* [The problem] Scan the data below and report how many lines include the word "laneEnables". Nothing else is wanted.

* [Provided material]
==> src/hdl/cpu_bus_decode_map.vh <==
// Address map, field positions and timing counts for the bus decode glue
`ifndef CPU_BUS_DECODE_MAP_VH
`define CPU_BUS_DECODE_MAP_VH

// ----------------------------------------
// Clock and timing
// ----------------------------------------
`define CLK_PERIOD_NS      40
`define IO_ACCESS_NS       120
`define IO_WAIT_CYCLES     ((`IO_ACCESS_NS + `CLK_PERIOD_NS - 1) / `CLK_PERIOD_NS)
`define ROM_BYTE_NS        160
`define ROM_BYTE_CYCLES    ((`ROM_BYTE_NS + `CLK_PERIOD_NS - 1) / `CLK_PERIOD_NS)

// ----------------------------------------
// First-stage decode on address bits 31..29
// ----------------------------------------
`define TOP_FIELD_HI       31
`define TOP_FIELD_LO       29
`define TOP_OTHER_SPACE    3'h0
`define TOP_MEMORY_SPACE   3'h1
`define IACK_TYPE          2'h3
`define LINE_SIZE          2'h3

// ----------------------------------------
// Second-stage decode on address bits 28..25
// ----------------------------------------
`define LOW_FIELD_HI       28
`define LOW_FIELD_LO       25
`define PROGRAM_LOAD_BIT   28
`define SEL_ROM            4'h0
`define SEL_LIGHT          4'h1
`define SEL_SWITCH         4'h2
`define SEL_UART           4'h3
`define SEL_RTC            4'h4

// ----------------------------------------
// Register offsets and data lanes
// ----------------------------------------
`define LIGHT_LATCH_ADDR   32'h0200_0000
`define SWITCH_INPUT_ADDR  32'h0400_0000
`define BYTE_LANE_HI       31
`define BYTE_LANE_LO       24
`define LIGHT_RESET        8'h00
`define BURST_BEATS        3'h4

`endif

==> src/hdl/cpu_bus_decode_glue.v <==
// Address decode, byte enables, start strobe and wait sequencer for the processor bus
`timescale 1ns/100ps
`include "cpu_bus_decode_map.vh"

module cpu_bus_decode_glue #(
	parameter IO_WAIT  = `IO_WAIT_CYCLES,
	parameter ROM_WAIT = `ROM_BYTE_CYCLES
) (
	// Clock and reset
	input  wire        clk,
	input  wire        rstn,
	// Processor bus
	input  wire [31:0] addr,
	input  wire        readNotWrite,
	input  wire [1:0]  transferSize,
	input  wire [1:0]  transferType,
	input  wire        transferStart,
	input  wire [31:0] dataIn,
	output reg         transferAck,
	output reg  [31:0] dataOut,
	output reg         dataOeN,
	output reg         cacheBurstInhibit,
	output reg         iackSelect,
	// Memory controller
	input  wire        memCycleAck,
	output reg         memSelect,
	output reg         controllerStartStrobe,
	output reg         burstRequest,
	output reg  [3:0]  byteColumnStrobe,
	output reg         programLoadStrobe,
	// Peripheral selects
	output reg         romSelect,
	output reg         lightSelect,
	output reg         switchSelect,
	output reg         uartSelect,
	output reg         rtcSelect,
	output reg         slowRead,
	output reg         slowWrite,
	// Boot ROM
	input  wire [7:0]  romData,
	output wire [1:0]  romAddrLow,
	output wire        romRead,
	// Light and switch ports
	input  wire [3:0]  switchPins,
	input  wire [3:0]  presencePins,
	output reg  [7:0]  lightOut
);

	localparam ST_IDLE   = 3'h0;
	localparam ST_STEP1  = 3'h1;
	localparam ST_IOWAIT = 3'h2;
	localparam ST_ROM    = 3'h3;
	localparam ST_SINGLE = 3'h4;
	localparam ST_BURST  = 3'h5;
	localparam ST_END    = 3'h6;

	// ----------------------------------------
	// Helper functions
	// ----------------------------------------
	function [3:0] laneEnables;
		input [1:0] low;
		input [1:0] size;
		begin
			case (size)
				2'h1: laneEnables = 4'h1 << low;
				2'h2: laneEnables = low[1] ? 4'hC : 4'h3;
				default: laneEnables = 4'hF;
			endcase
		end
	endfunction

	function [3:0] bigEndianLanes;
		input [3:0] lanes;
		begin
			bigEndianLanes = {lanes[0], lanes[1], lanes[2], lanes[3]};
		end
	endfunction

	// ----------------------------------------
	// Pin synchronisers
	// ----------------------------------------
	reg  [7:0] pinMeta_reg;
	reg  [7:0] pinSync_reg;

	always @(posedge clk or negedge rstn) begin
		if (!rstn) begin
			pinMeta_reg <= 8'h00;
			pinSync_reg <= 8'h00;
		end else begin
			pinMeta_reg <= {switchPins, presencePins};
			pinSync_reg <= pinMeta_reg;
		end
	end

	// ----------------------------------------
	// First-stage decode
	// ----------------------------------------
	wire [2:0] topField;
	wire [3:0] lowField;
	wire       memHit;
	wire       otherHit;
	wire       iackHit;
	wire       romHit;
	wire       isBurst;

	assign topField = addr[`TOP_FIELD_HI:`TOP_FIELD_LO];
	assign lowField = addr[`LOW_FIELD_HI:`LOW_FIELD_LO];
	assign iackHit  = (transferType == `IACK_TYPE);
	assign memHit   = !iackHit && (topField == `TOP_MEMORY_SPACE);
	assign otherHit = !iackHit && (topField == `TOP_OTHER_SPACE);
	assign romHit   = otherHit && !addr[`PROGRAM_LOAD_BIT] && (lowField == `SEL_ROM);
	assign isBurst  = (transferSize == `LINE_SIZE);

	// ----------------------------------------
	// Latched cycle decode
	// ----------------------------------------
	reg        otherSel_reg;
	reg        write_reg;
	reg        burst_reg;
	reg  [3:0] field_reg;
	reg        loadRange_reg;
	reg        ackSeen_reg;
	reg  [2:0] beat_reg;
	reg        startPending_reg;
	reg  [2:0] state_reg;
	reg  [2:0] state_next;
	reg  [3:0] wait_reg;
	reg        gatherStart;
	wire       gatherDone;
	wire [31:0] gatherWord;
	wire       stepOne;
	wire       seqAck;

	assign stepOne = (state_reg == ST_STEP1);
	assign seqAck  = ((state_reg == ST_IOWAIT) && (wait_reg == 4'h0))
		|| ((state_reg == ST_ROM) && gatherDone);

	always @(posedge clk or negedge rstn) begin
		if (!rstn) begin
			otherSel_reg  <= 1'b0;
			write_reg     <= 1'b0;
			burst_reg     <= 1'b0;
			field_reg     <= 4'h0;
			loadRange_reg <= 1'b0;
		end else if (transferStart && (state_reg == ST_IDLE)) begin
			otherSel_reg  <= otherHit;
			write_reg     <= !readNotWrite;
			burst_reg     <= isBurst;
			field_reg     <= lowField;
			loadRange_reg <= addr[`PROGRAM_LOAD_BIT];
		end else if (transferAck) begin
			otherSel_reg  <= 1'b0;
		end
	end

	// ----------------------------------------
	// Wait-state sequencer
	// ----------------------------------------
	always @* begin
		state_next  = state_reg;
		gatherStart = 1'b0;
		case (state_reg)
			ST_IDLE: begin
				if (transferStart) begin
					if (memHit) begin
						state_next = isBurst ? ST_BURST : ST_SINGLE;
					end else if (romHit && readNotWrite) begin
						state_next  = ST_ROM;
						gatherStart = 1'b1;
					end else if (!iackHit) begin
						state_next = ST_STEP1;
					end
				end
			end
			ST_STEP1:  state_next = ST_IOWAIT;
			ST_IOWAIT: if (wait_reg == 4'h0) state_next = ST_END;
			ST_ROM:    if (gatherDone) state_next = ST_END;
			ST_SINGLE: if (memCycleAck) state_next = ST_END;
			ST_BURST:  if (memCycleAck && (beat_reg == `BURST_BEATS - 3'h1)) state_next = ST_END;
			ST_END:    state_next = ST_IDLE;
			default:   state_next = ST_IDLE;
		endcase
	end

	always @(posedge clk or negedge rstn) begin
		if (!rstn) begin
			state_reg <= ST_IDLE;
			wait_reg  <= 4'h0;
			beat_reg  <= 3'h0;
		end else begin
			state_reg <= state_next;
			if (stepOne) begin
				wait_reg <= IO_WAIT[3:0];
			end else if ((state_reg == ST_IOWAIT) && (wait_reg != 4'h0)) begin
				wait_reg <= wait_reg - 4'h1;
			end
			if (state_reg == ST_IDLE) begin
				beat_reg <= 3'h0;
			end else if ((state_reg == ST_BURST) && memCycleAck) begin
				beat_reg <= beat_reg + 3'h1;
			end
		end
	end

	// ----------------------------------------
	// Transfer acknowledge and data drive
	// ----------------------------------------
	always @(posedge clk or negedge rstn) begin
		if (!rstn) begin
			transferAck <= 1'b0;
			ackSeen_reg <= 1'b0;
			dataOut     <= 32'h0000_0000;
			dataOeN     <= 1'b1;
			lightOut    <= `LIGHT_RESET;
		end else begin
			transferAck <= seqAck
				|| (((state_reg == ST_SINGLE) || (state_reg == ST_BURST)) && memCycleAck);
			ackSeen_reg <= transferAck;
			dataOeN     <= 1'b1;
			if ((state_reg == ST_ROM) && gatherDone) begin
				dataOut <= gatherWord;
				dataOeN <= 1'b0;
			end else if (seqAck && otherSel_reg && !write_reg
				&& (field_reg == `SEL_SWITCH)) begin
				dataOut <= {pinSync_reg, 24'h00_0000};
				dataOeN <= 1'b0;
			end
			if (seqAck && otherSel_reg && write_reg && !loadRange_reg
				&& (field_reg == `SEL_LIGHT)) begin
				lightOut <= dataIn[`BYTE_LANE_HI:`BYTE_LANE_LO];
			end
		end
	end

	// ----------------------------------------
	// Memory controller side
	// ----------------------------------------
	always @(posedge clk or negedge rstn) begin
		if (!rstn) begin
			memSelect             <= 1'b0;
			startPending_reg      <= 1'b0;
			controllerStartStrobe <= 1'b0;
			burstRequest          <= 1'b0;
			byteColumnStrobe      <= 4'h0;
			cacheBurstInhibit     <= 1'b0;
			iackSelect            <= 1'b0;
		end else begin
			startPending_reg      <= transferStart && memHit && (state_reg == ST_IDLE);
			controllerStartStrobe <= startPending_reg;
			if (transferStart && memHit && (state_reg == ST_IDLE)) begin
				memSelect        <= 1'b1;
				burstRequest     <= isBurst;
				byteColumnStrobe <= bigEndianLanes(laneEnables(addr[1:0], transferSize));
			end else begin
				if (burst_reg) begin
					if ((state_reg == ST_BURST) && memCycleAck
						&& (beat_reg == `BURST_BEATS - 3'h1)) begin
						memSelect <= 1'b0;
					end
					if ((state_reg == ST_BURST) && memCycleAck
						&& (beat_reg == `BURST_BEATS - 3'h2)) begin
						burstRequest <= 1'b0;
					end
				end else if (ackSeen_reg) begin
					memSelect <= 1'b0;
				end
				if (!memSelect) begin
					byteColumnStrobe <= 4'h0;
				end
			end
			if (transferStart && !memHit && (state_reg == ST_IDLE)) begin
				cacheBurstInhibit <= 1'b1;
			end else if (transferAck) begin
				cacheBurstInhibit <= 1'b0;
			end
			if (transferStart && iackHit) begin
				iackSelect <= 1'b1;
			end else if (transferAck) begin
				iackSelect <= 1'b0;
			end
		end
	end

	// ----------------------------------------
	// Second-stage decode and slow strobes
	// ----------------------------------------
	always @(posedge clk or negedge rstn) begin
		if (!rstn) begin
			romSelect         <= 1'b0;
			lightSelect       <= 1'b0;
			switchSelect      <= 1'b0;
			uartSelect        <= 1'b0;
			rtcSelect         <= 1'b0;
			programLoadStrobe <= 1'b0;
			slowRead          <= 1'b0;
			slowWrite         <= 1'b0;
		end else if (transferAck || seqAck) begin
			romSelect         <= 1'b0;
			lightSelect       <= 1'b0;
			switchSelect      <= 1'b0;
			uartSelect        <= 1'b0;
			rtcSelect         <= 1'b0;
			programLoadStrobe <= 1'b0;
			slowRead          <= 1'b0;
			slowWrite         <= 1'b0;
		end else if (stepOne && otherSel_reg) begin
			lightSelect  <= !loadRange_reg && (field_reg == `SEL_LIGHT) && write_reg;
			switchSelect <= !loadRange_reg && (field_reg == `SEL_SWITCH) && !write_reg;
			uartSelect   <= !loadRange_reg && (field_reg == `SEL_UART);
			rtcSelect    <= !loadRange_reg && (field_reg == `SEL_RTC);
			programLoadStrobe <= loadRange_reg && write_reg;
			slowRead     <= !write_reg;
			slowWrite    <= write_reg;
		end else if (gatherStart) begin
			romSelect <= 1'b1;
		end
	end

	// ----------------------------------------
	// Boot ROM byte gathering
	// ----------------------------------------
	rom_byte_gather #(
		.WAIT_CYCLES (ROM_WAIT)
	) gather (
		.clk        (clk),
		.rstn       (rstn),
		.start      (gatherStart),
		.done       (gatherDone),
		.word       (gatherWord),
		.romData    (romData),
		.romAddrLow (romAddrLow),
		.romRead    (romRead)
	);

endmodule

* [Written response] 5